*PROBLEM DESCRIPTION*
When you transcribe the records that follow, reproduce each line exactly as given.

Stored data entries
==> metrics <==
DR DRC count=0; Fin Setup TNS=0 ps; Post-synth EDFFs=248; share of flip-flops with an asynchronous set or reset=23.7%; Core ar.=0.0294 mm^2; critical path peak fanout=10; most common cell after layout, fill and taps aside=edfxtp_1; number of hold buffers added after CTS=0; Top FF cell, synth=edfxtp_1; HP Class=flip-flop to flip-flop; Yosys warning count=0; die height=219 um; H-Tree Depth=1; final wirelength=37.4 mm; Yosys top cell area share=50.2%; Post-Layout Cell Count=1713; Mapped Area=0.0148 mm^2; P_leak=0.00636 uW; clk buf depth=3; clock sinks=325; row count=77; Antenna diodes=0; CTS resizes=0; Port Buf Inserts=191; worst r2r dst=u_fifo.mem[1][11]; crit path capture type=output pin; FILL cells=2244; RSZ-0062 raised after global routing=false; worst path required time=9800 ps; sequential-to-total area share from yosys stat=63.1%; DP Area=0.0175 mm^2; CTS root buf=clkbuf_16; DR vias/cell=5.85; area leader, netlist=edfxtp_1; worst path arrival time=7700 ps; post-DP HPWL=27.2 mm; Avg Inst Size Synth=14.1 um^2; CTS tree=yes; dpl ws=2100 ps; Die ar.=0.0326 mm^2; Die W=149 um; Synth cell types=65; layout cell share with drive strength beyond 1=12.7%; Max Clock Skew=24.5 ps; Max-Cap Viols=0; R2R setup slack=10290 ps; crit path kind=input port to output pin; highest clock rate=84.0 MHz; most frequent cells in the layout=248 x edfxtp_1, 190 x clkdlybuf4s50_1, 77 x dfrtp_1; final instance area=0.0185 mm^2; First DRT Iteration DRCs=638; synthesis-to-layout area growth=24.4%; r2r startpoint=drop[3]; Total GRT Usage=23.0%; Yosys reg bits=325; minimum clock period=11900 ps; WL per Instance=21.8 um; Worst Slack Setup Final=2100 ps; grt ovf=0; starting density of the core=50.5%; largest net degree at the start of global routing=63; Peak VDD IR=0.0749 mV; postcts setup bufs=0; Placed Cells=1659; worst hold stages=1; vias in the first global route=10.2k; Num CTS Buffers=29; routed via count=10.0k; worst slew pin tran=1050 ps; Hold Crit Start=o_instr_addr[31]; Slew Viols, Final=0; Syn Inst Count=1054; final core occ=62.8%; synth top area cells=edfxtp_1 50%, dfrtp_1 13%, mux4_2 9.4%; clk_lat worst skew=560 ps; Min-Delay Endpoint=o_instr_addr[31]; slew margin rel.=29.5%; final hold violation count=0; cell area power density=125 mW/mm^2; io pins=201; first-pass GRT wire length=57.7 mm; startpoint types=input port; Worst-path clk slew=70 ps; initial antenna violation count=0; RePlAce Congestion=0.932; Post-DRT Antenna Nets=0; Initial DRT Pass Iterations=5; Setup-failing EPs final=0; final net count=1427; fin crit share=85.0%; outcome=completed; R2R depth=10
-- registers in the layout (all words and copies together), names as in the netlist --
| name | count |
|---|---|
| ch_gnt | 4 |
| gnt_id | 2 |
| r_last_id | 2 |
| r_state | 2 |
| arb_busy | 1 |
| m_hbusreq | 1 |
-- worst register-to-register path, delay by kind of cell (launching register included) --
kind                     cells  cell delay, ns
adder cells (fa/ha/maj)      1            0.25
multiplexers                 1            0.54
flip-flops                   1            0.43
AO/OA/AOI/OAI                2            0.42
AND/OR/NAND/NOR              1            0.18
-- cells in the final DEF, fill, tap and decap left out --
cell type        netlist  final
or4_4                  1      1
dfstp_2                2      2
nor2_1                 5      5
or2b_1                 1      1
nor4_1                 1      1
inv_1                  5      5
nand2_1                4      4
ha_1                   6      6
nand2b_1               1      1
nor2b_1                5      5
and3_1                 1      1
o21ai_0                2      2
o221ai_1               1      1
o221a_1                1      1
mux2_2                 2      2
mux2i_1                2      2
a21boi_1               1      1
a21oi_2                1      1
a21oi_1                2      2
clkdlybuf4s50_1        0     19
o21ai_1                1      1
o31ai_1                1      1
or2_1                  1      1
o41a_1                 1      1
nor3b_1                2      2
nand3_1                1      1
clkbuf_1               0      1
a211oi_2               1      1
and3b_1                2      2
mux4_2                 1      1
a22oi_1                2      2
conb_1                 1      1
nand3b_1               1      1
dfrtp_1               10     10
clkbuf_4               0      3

*TASK OUTPUT*
==> metrics <==
DR DRC count=0; Fin Setup TNS=0 ps; Post-synth EDFFs=248; share of flip-flops with an asynchronous set or reset=23.7%; Core ar.=0.0294 mm^2; critical path peak fanout=10; most common cell after layout, fill and taps aside=edfxtp_1; number of hold buffers added after CTS=0; Top FF cell, synth=edfxtp_1; HP Class=flip-flop to flip-flop; Yosys warning count=0; die height=219 um; H-Tree Depth=1; final wirelength=37.4 mm; Yosys top cell area share=50.2%; Post-Layout Cell Count=1713; Mapped Area=0.0148 mm^2; P_leak=0.00636 uW; clk buf depth=3; clock sinks=325; row count=77; Antenna diodes=0; CTS resizes=0; Port Buf Inserts=191; worst r2r dst=u_fifo.mem[1][11]; crit path capture type=output pin; FILL cells=2244; RSZ-0062 raised after global routing=false; worst path required time=9800 ps; sequential-to-total area share from yosys stat=63.1%; DP Area=0.0175 mm^2; CTS root buf=clkbuf_16; DR vias/cell=5.85; area leader, netlist=edfxtp_1; worst path arrival time=7700 ps; post-DP HPWL=27.2 mm; Avg Inst Size Synth=14.1 um^2; CTS tree=yes; dpl ws=2100 ps; Die ar.=0.0326 mm^2; Die W=149 um; Synth cell types=65; layout cell share with drive strength beyond 1=12.7%; Max Clock Skew=24.5 ps; Max-Cap Viols=0; R2R setup slack=10290 ps; crit path kind=input port to output pin; highest clock rate=84.0 MHz; most frequent cells in the layout=248 x edfxtp_1, 190 x clkdlybuf4s50_1, 77 x dfrtp_1; final instance area=0.0185 mm^2; First DRT Iteration DRCs=638; synthesis-to-layout area growth=24.4%; r2r startpoint=drop[3]; Total GRT Usage=23.0%; Yosys reg bits=325; minimum clock period=11900 ps; WL per Instance=21.8 um; Worst Slack Setup Final=2100 ps; grt ovf=0; starting density of the core=50.5%; largest net degree at the start of global routing=63; Peak VDD IR=0.0749 mV; postcts setup bufs=0; Placed Cells=1659; worst hold stages=1; vias in the first global route=10.2k; Num CTS Buffers=29; routed via count=10.0k; worst slew pin tran=1050 ps; Hold Crit Start=o_instr_addr[31]; Slew Viols, Final=0; Syn Inst Count=1054; final core occ=62.8%; synth top area cells=edfxtp_1 50%, dfrtp_1 13%, mux4_2 9.4%; clk_lat worst skew=560 ps; Min-Delay Endpoint=o_instr_addr[31]; slew margin rel.=29.5%; final hold violation count=0; cell area power density=125 mW/mm^2; io pins=201; first-pass GRT wire length=57.7 mm; startpoint types=input port; Worst-path clk slew=70 ps; initial antenna violation count=0; RePlAce Congestion=0.932; Post-DRT Antenna Nets=0; Initial DRT Pass Iterations=5; Setup-failing EPs final=0; final net count=1427; fin crit share=85.0%; outcome=completed; R2R depth=10
-- registers in the layout (all words and copies together), names as in the netlist --
| name | count |
|---|---|
| ch_gnt | 4 |
| gnt_id | 2 |
| r_last_id | 2 |
| r_state | 2 |
| arb_busy | 1 |
| m_hbusreq | 1 |
-- worst register-to-register path, delay by kind of cell (launching register included) --
kind                     cells  cell delay, ns
adder cells (fa/ha/maj)      1            0.25
multiplexers                 1            0.54
flip-flops                   1            0.43
AO/OA/AOI/OAI                2            0.42
AND/OR/NAND/NOR              1            0.18
-- cells in the final DEF, fill, tap and decap left out --
cell type        netlist  final
or4_4                  1      1
dfstp_2                2      2
nor2_1                 5      5
or2b_1                 1      1
nor4_1                 1      1
inv_1                  5      5
nand2_1                4      4
ha_1                   6      6
nand2b_1               1      1
nor2b_1                5      5
and3_1                 1      1
o21ai_0                2      2
o221ai_1               1      1
o221a_1                1      1
mux2_2                 2      2
mux2i_1                2      2
a21boi_1               1      1
a21oi_2                1      1
a21oi_1                2      2
clkdlybuf4s50_1        0     19
o21ai_1                1      1
o31ai_1                1      1
or2_1                  1      1
o41a_1                 1      1
nor3b_1                2      2
nand3_1                1      1
clkbuf_1               0      1
a211oi_2               1      1
and3b_1                2      2
mux4_2                 1      1
a22oi_1                2      2
conb_1                 1      1
nand3b_1               1      1
dfrtp_1               10     10
clkbuf_4               0      3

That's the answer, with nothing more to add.